Но не только этим определялась на первых порах самостоятельная врачебная деятельность молодого врача, недавно окончившего курс медицинских наук в Руане. Он трудолюбив и скромен, отзывчив и внимателен к своим пациентам. К тому же с самого начала врачебной деятельности ему попался «удачный» пациент. Бо-вари внимательно осмотрел его и установил, что перелом ноги «...оказался самый простой, без малейших осложнений. Ничего лучшего Шарль не мог бы и желать. И вот, припомнив, как вели себя в присутствии раненых его учителя, он стал подбадривать пациента всяческими шуточками — хирургическим остроумием, подобным маслу, которым смазывают ланцеты».
Затем была наложена простейшая шина. Больной стал поправляться на глазах. «Выздоровление подвигалось по всем правилам, и когда спустя сорок шесть дней дядюшка Руо попробовал ходить по своей лачуге без посторонней помощи, за господином Бовари стала утверждаться слава очень хорошего врача.
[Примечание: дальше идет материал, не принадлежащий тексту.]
## src/rtl/pwm_cfg_seq_if.sv

```systemverilog
// pwm_cfg_seq_if -- register-write bus between the PWM configuration
// sequencer and the PWM peripheral register file.
//
// Signals
//   cs    chip select
//   wr    write strobe
//   rd    read strobe (the sequencer never reads, so it is held low)
//   addr  register address, AW bits
//   d_in  write data into the peripheral, DW bits
//
// Modports
//   master  driven by the sequencer
//   slave   seen by the peripheral (or a bus monitor)
interface pwm_cfg_seq_if #(
  parameter int DW = 32,
  parameter int AW = 8
);
  logic          cs;
  logic          wr;
  logic          rd;
  logic [AW-1:0] addr;
  logic [DW-1:0] d_in;

  modport master (output cs, output wr, output rd, output addr, output d_in);
  modport slave  (input  cs, input  wr, input  rd, input  addr, input  d_in);
endinterface

```

## src/rtl/pwm_cfg_seq.sv

```systemverilog
// pwm_cfg_seq -- configuration sequencer for the 8-channel PWM peripheral.
//
// Keeps a shadow copy of period/duty/enable for every channel, marks a
// channel dirty when the host loads it (or on flush), and replays each dirty
// channel as a burst of three single-cycle register writes
// (period, duty, enable) followed by GAP_CYCLES idle bus cycles. Dirty
// channels are served round-robin starting after the last one served.
//
// Ports
//   clk        system clock, rising edge
//   rst        asynchronous reset, active-high
//   ld         load strobe: write ld_period/ld_duty/ld_en into shadow of ld_ch
//   ld_ch      target channel of ld
//   ld_period  period value (DW bits)
//   ld_duty    duty value (DW bits)
//   ld_en      enable value
//   flush      mark all 8 channels dirty
//   busy       registered: sequencer not idle or some channel dirty
//   done       one-cycle pulse on return to IDLE with nothing dirty
//   clamped    one-cycle pulse during a duty write whose value was clamped
//   bus        pwm_cfg_seq_if.master: cs/wr/rd/addr/d_in
//
// Build option
//   PWM_DUTY_CLAMP_EN  when defined, a duty larger than the period is
//                      written as the period and clamped pulses on that
//                      write; when undefined duty passes unchanged and
//                      clamped stays 0.
module pwm_cfg_seq #(
  parameter int            DW         = 32,
  parameter int            AW         = 8,
  parameter logic [AW-1:0] BASE_ADDR  = '0,
  parameter int            GAP_CYCLES = 1
) (
  input  logic          clk,
  input  logic          rst,
  input  logic          ld,
  input  logic [2:0]    ld_ch,
  input  logic [DW-1:0] ld_period,
  input  logic [DW-1:0] ld_duty,
  input  logic          ld_en,
  input  logic          flush,
  output logic          busy,
  output logic          done,
  output logic          clamped,
  pwm_cfg_seq_if.master bus
);

  typedef enum logic [2:0] {IDLE, SEL, WR_T, WR_D, WR_E, GAP} state_t;

  state_t        state, state_next;

  logic [DW-1:0] period_sh [8];
  logic [DW-1:0] duty_sh   [8];
  logic [7:0]    en_sh;
  logic [7:0]    dirty, dirty_next;
  logic [2:0]    ptr;
  logic [2:0]    sel_ch;
  logic [2:0]    idx;
  logic          found;
  logic [2:0]    ch_reg;
  logic [DW-1:0] work_duty;
  logic          work_en;
  logic          clamp_hit;
  logic [DW-1:0] duty_sel;
  logic          clamp_sel;
  logic [15:0]   gap_cnt;
  logic          gap_last;

  logic          cs_reg, wr_reg;
  logic [AW-1:0] addr_reg;
  logic [DW-1:0] d_reg;
  logic          busy_reg, done_reg, clamped_reg;

  function automatic logic [AW-1:0] reg_addr(input logic [2:0] ch, input logic [1:0] r);
    // {ch, r} == ch*4 + r; the sum wraps at AW bits
    return BASE_ADDR + AW'({ch, r});
  endfunction

  // First dirty channel at or after ptr, wrapping mod 8
  always_comb begin
    sel_ch = ptr;
    found  = 1'b0;
    idx    = ptr;
    for (int i = 0; i < 8; i++) begin
      idx = ptr + 3'(i);
      if (!found && dirty[idx]) begin
        sel_ch = idx;
        found  = 1'b1;
      end
    end
  end

`ifdef PWM_DUTY_CLAMP_EN
  assign clamp_sel = (duty_sh[sel_ch] > period_sh[sel_ch]);
  assign duty_sel  = clamp_sel ? period_sh[sel_ch] : duty_sh[sel_ch];
`else
  assign clamp_sel = 1'b0;
  assign duty_sel  = duty_sh[sel_ch];
`endif

  // Dirty tracking: a load in the same cycle as the SEL clear wins, so the
  // channel gets another pass with the freshly loaded values.
  always_comb begin
    dirty_next = dirty;
    if (state == SEL) dirty_next[sel_ch] = 1'b0;
    if (flush)        dirty_next = 8'hFF;
    if (ld)           dirty_next[ld_ch] = 1'b1;
  end

  assign gap_last = (gap_cnt == 16'(GAP_CYCLES - 1));

  // Next state. The last gap cycle goes straight to SEL when more work is
  // pending, so back-to-back channels cost 4 + GAP_CYCLES cycles each.
  always_comb begin
    state_next = state;
    case (state)
      IDLE:    if (dirty != 8'h00) state_next = SEL;
      SEL:     state_next = WR_T;
      WR_T:    state_next = WR_D;
      WR_D:    state_next = WR_E;
      WR_E:    state_next = GAP;
      GAP:     if (gap_last) state_next = (dirty != 8'h00) ? SEL : IDLE;
      default: state_next = IDLE;
    endcase
  end

  always_ff @(posedge clk or posedge rst) begin
    if (rst) state <= IDLE;
    else     state <= state_next;
  end

  // Shadow registers and dirty mask
  always_ff @(posedge clk or posedge rst) begin
    if (rst) begin
      for (int i = 0; i < 8; i++) begin
        period_sh[i] <= '0;
        duty_sh[i]   <= '0;
      end
      en_sh <= 8'h00;
      dirty <= 8'h00;
    end else begin
      if (ld) begin
        period_sh[ld_ch] <= ld_period;
        duty_sh[ld_ch]   <= ld_duty;
        en_sh[ld_ch]     <= ld_en;
      end
      dirty <= dirty_next;
    end
  end

  // Working copy captured at SEL so later loads do not disturb a burst
  always_ff @(posedge clk or posedge rst) begin
    if (rst) begin
      ptr       <= 3'd0;
      ch_reg    <= 3'd0;
      work_duty <= '0;
      work_en   <= 1'b0;
      clamp_hit <= 1'b0;
    end else if (state == SEL) begin
      ptr       <= sel_ch + 3'd1;
      ch_reg    <= sel_ch;
      work_duty <= duty_sel;
      work_en   <= en_sh[sel_ch];
      clamp_hit <= clamp_sel;
    end
  end

  always_ff @(posedge clk or posedge rst) begin
    if (rst)                gap_cnt <= '0;
    else if (state != GAP)  gap_cnt <= '0;
    else                    gap_cnt <= gap_cnt + 16'd1;
  end

  // Registered bus outputs, loaded from state_next so they line up with the
  // WR_* states; addr/d_in hold between bursts. During SEL->WR_T the
  // channel is not yet in ch_reg, hence sel_ch and the shadow directly.
  always_ff @(posedge clk or posedge rst) begin
    if (rst) begin
      cs_reg      <= 1'b0;
      wr_reg      <= 1'b0;
      addr_reg    <= '0;
      d_reg       <= '0;
      busy_reg    <= 1'b0;
      done_reg    <= 1'b0;
      clamped_reg <= 1'b0;
    end else begin
      cs_reg      <= (state_next == WR_T) || (state_next == WR_D) || (state_next == WR_E);
      wr_reg      <= (state_next == WR_T) || (state_next == WR_D) || (state_next == WR_E);
      busy_reg    <= (state_next != IDLE) || (dirty_next != 8'h00);
      done_reg    <= (state == GAP) && (state_next == IDLE) && (dirty_next == 8'h00);
      clamped_reg <= (state_next == WR_D) && clamp_hit;
      case (state_next)
        WR_T: begin
          addr_reg <= reg_addr(sel_ch, 2'd0);
          d_reg    <= period_sh[sel_ch];
        end
        WR_D: begin
          addr_reg <= reg_addr(ch_reg, 2'd1);
          d_reg    <= work_duty;
        end
        WR_E: begin
          addr_reg <= reg_addr(ch_reg, 2'd2);
          d_reg    <= DW'(work_en);
        end
        default: ;
      endcase
    end
  end

  assign bus.cs   = cs_reg;
  assign bus.wr   = wr_reg;
  assign bus.rd   = 1'b0;
  assign bus.addr = addr_reg;
  assign bus.d_in = d_reg;
  assign busy     = busy_reg;
  assign done     = done_reg;
  assign clamped  = clamped_reg;

endmodule

```

## src/flat_wrapper.sv

```systemverilog
// flat-port wrapper written by rule: the top's interface ports become plain ports
module pwm_cfg_seq_flat 
#(
  parameter int            DW         = 32,
  parameter int            AW         = 8,
  parameter logic [AW-1:0] BASE_ADDR  = '0,
  parameter int            GAP_CYCLES = 1
)
  (clk, rst, ld, ld_ch, ld_period, ld_duty, ld_en, flush, busy, done, clamped, bus_cs, bus_wr, bus_rd, bus_addr, bus_d_in);
  pwm_cfg_seq_if #(.DW(DW), .AW(AW)) bus_i ();
  input  logic clk;
  input  logic rst;
  input  logic ld;
  input  logic [2:0] ld_ch;
  input  logic [DW-1:0] ld_period;
  input  logic [DW-1:0] ld_duty;
  input  logic ld_en;
  input  logic flush;
  output logic busy;
  output logic done;
  output logic clamped;
  output wire logic [$bits(bus_i.cs)-1:0] bus_cs;
  output wire logic [$bits(bus_i.wr)-1:0] bus_wr;
  output wire logic [$bits(bus_i.rd)-1:0] bus_rd;
  output wire logic [$bits(bus_i.addr)-1:0] bus_addr;
  output wire logic [$bits(bus_i.d_in)-1:0] bus_d_in;
  assign bus_cs = bus_i.cs;
  assign bus_wr = bus_i.wr;
  assign bus_rd = bus_i.rd;
  assign bus_addr = bus_i.addr;
  assign bus_d_in = bus_i.d_in;
  pwm_cfg_seq #(.DW(DW), .AW(AW), .BASE_ADDR(BASE_ADDR), .GAP_CYCLES(GAP_CYCLES)) u_core (.clk(clk), .rst(rst), .ld(ld), .ld_ch(ld_ch), .ld_period(ld_period), .ld_duty(ld_duty), .ld_en(ld_en), .flush(flush), .busy(busy), .done(done), .clamped(clamped), .bus(bus_i));
endmodule
```
$ cat src/rtl/uart_rx_frame_ctrl.sv
// uart_rx_frame_ctrl: captures each completed UART frame once into a FWFT FIFO,
// delivers it over valid/ready, and flags overrun, idle line and stuck receiver.
//   clk, rst_n            : clock, async active-low reset
//   rx_received/receiving : receiver frame-complete and busy levels
//   rx_data               : receiver byte, stable while rx_received is high
//   m_data/m_valid/m_ready: downstream byte handshake (FIFO head)
//   level                 : FIFO occupancy 0..DEPTH
//   overrun, stall_err    : sticky error flags, cleared by clear
//   idle                  : one-cycle pulse after a quiet line following a capture
module uart_rx_frame_ctrl #(
    parameter int DEPTH        = 4,
    parameter int IDLE_TIMEOUT = 160,
    parameter int STALL_LIMIT  = 320
) (
    input  logic                   clk,
    input  logic                   rst_n,
    input  logic                   rx_received,
    input  logic                   rx_receiving,
    input  logic [7:0]             rx_data,
    output logic [7:0]             m_data,
    output logic                   m_valid,
    input  logic                   m_ready,
    output logic [$clog2(DEPTH):0] level,
    output logic                   overrun,
    output logic                   stall_err,
    output logic                   idle,
    input  logic                   clear
);

    localparam int AW = $clog2(DEPTH);
    localparam int LW = AW + 1;
    localparam int IW = $clog2(IDLE_TIMEOUT + 1);
    localparam int SW = $clog2(STALL_LIMIT + 1);

    typedef enum logic {
        S_DISARMED,
        S_ARMED
    } idle_state_t;

    logic [7:0]    r_mem [DEPTH];
    logic [AW-1:0] r_wr_ptr;
    logic [AW-1:0] r_rd_ptr;
    logic [LW-1:0] r_level;
    logic          r_prev_rcv;
    logic          r_overrun;
    logic          r_stall_err;
    logic [SW-1:0] r_stall_cnt;
    idle_state_t   r_state;
    logic [IW-1:0] r_idle_cnt;
    logic          r_idle;

    logic          w_capture;
    logic          w_full;
    logic          w_pop;
    logic          w_push;
    logic          w_ovr_set;
    logic          w_stall_set;
    idle_state_t   w_state_nxt;
    logic [IW-1:0] w_idle_cnt_nxt;
    logic          w_idle_nxt;

    // Rising edge of rx_received; r_prev_rcv resets high so a level
    // already high at reset release is not taken as a new frame.
    assign w_capture = !r_prev_rcv && rx_received;
    assign w_full    = (r_level == LW'(DEPTH));
    assign w_pop     = m_valid && m_ready;
    // When full, a push is only allowed if the head leaves in the same cycle.
    assign w_push    = w_capture && (!w_full || w_pop);
    assign w_ovr_set = w_capture && w_full && !w_pop;

    // Set while the saturated count is (or becomes) the limit, so a stuck
    // receiver keeps re-asserting the flag against clear.
    assign w_stall_set = rx_receiving &&
                         (r_stall_cnt >= SW'(STALL_LIMIT - 1));

    assign m_valid   = (r_level != '0);
    assign m_data    = m_valid ? r_mem[r_rd_ptr] : 8'h00;
    assign level     = r_level;
    assign overrun   = r_overrun;
    assign stall_err = r_stall_err;
    assign idle      = r_idle;

    always_comb begin
        w_state_nxt    = r_state;
        w_idle_cnt_nxt = r_idle_cnt;
        w_idle_nxt     = 1'b0;
        if (w_capture) begin
            // A capture always re-arms, even on the terminal count.
            w_state_nxt    = S_ARMED;
            w_idle_cnt_nxt = '0;
        end else if (r_state == S_ARMED) begin
            if (rx_receiving) begin
                w_idle_cnt_nxt = '0;
            end else if (r_idle_cnt == IW'(IDLE_TIMEOUT - 1)) begin
                w_idle_nxt     = 1'b1;
                w_state_nxt    = S_DISARMED;
                w_idle_cnt_nxt = '0;
            end else begin
                w_idle_cnt_nxt = r_idle_cnt + 1'b1;
            end
        end
    end

    always_ff @(posedge clk) begin
        if (w_push) begin
            r_mem[r_wr_ptr] <= rx_data;
        end
    end

    always_ff @(posedge clk or negedge rst_n) begin
        if (!rst_n) begin
            r_prev_rcv  <= 1'b1;
            r_wr_ptr    <= '0;
            r_rd_ptr    <= '0;
            r_level     <= '0;
            r_overrun   <= 1'b0;
            r_stall_err <= 1'b0;
            r_stall_cnt <= '0;
            r_state     <= S_DISARMED;
            r_idle_cnt  <= '0;
            r_idle      <= 1'b0;
        end else begin
            r_prev_rcv <= rx_received;
            if (w_push) begin
                r_wr_ptr <= r_wr_ptr + 1'b1;
            end
            if (w_pop) begin
                r_rd_ptr <= r_rd_ptr + 1'b1;
            end
            if (w_push && !w_pop) begin
                r_level <= r_level + 1'b1;
            end else if (w_pop && !w_push) begin
                r_level <= r_level - 1'b1;
            end
            r_overrun   <= (r_overrun && !clear) || w_ovr_set;
            r_stall_err <= (r_stall_err && !clear) || w_stall_set;
            if (!rx_receiving) begin
                r_stall_cnt <= '0;
            end else if (r_stall_cnt != SW'(STALL_LIMIT)) begin
                r_stall_cnt <= r_stall_cnt + 1'b1;
            end
            r_state    <= w_state_nxt;
            r_idle_cnt <= w_idle_cnt_nxt;
            r_idle     <= w_idle_nxt;
        end
    end

endmodule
Дядюшка Руо говорил, что лучше, чем он, не умеют лечить первейшие врачи в Ивето и даже в Руане».
Невозможно, немыслимо равнодушие врача к чужому страданию. «Есть два рода сострадания,— писал Стефан Цвейг.— Одно — малодушное и сентиментальное, оно, в сущности, не что иное, как нетерпение сердца, спешащего поскорее избавиться от тягостного ощущения при виде чужого несчастья: это не сострадание, а лишь инстинктивное желание оградить свой покой от страданий ближнего». Другое же сострадание — «...истинное, которое требует действий, а не сантиментов, оно знает, чего хочет, и полно решимости, страдая и сострадая, сделать все, что в человеческих силах».
Именно в этом призвание и святой долг врача.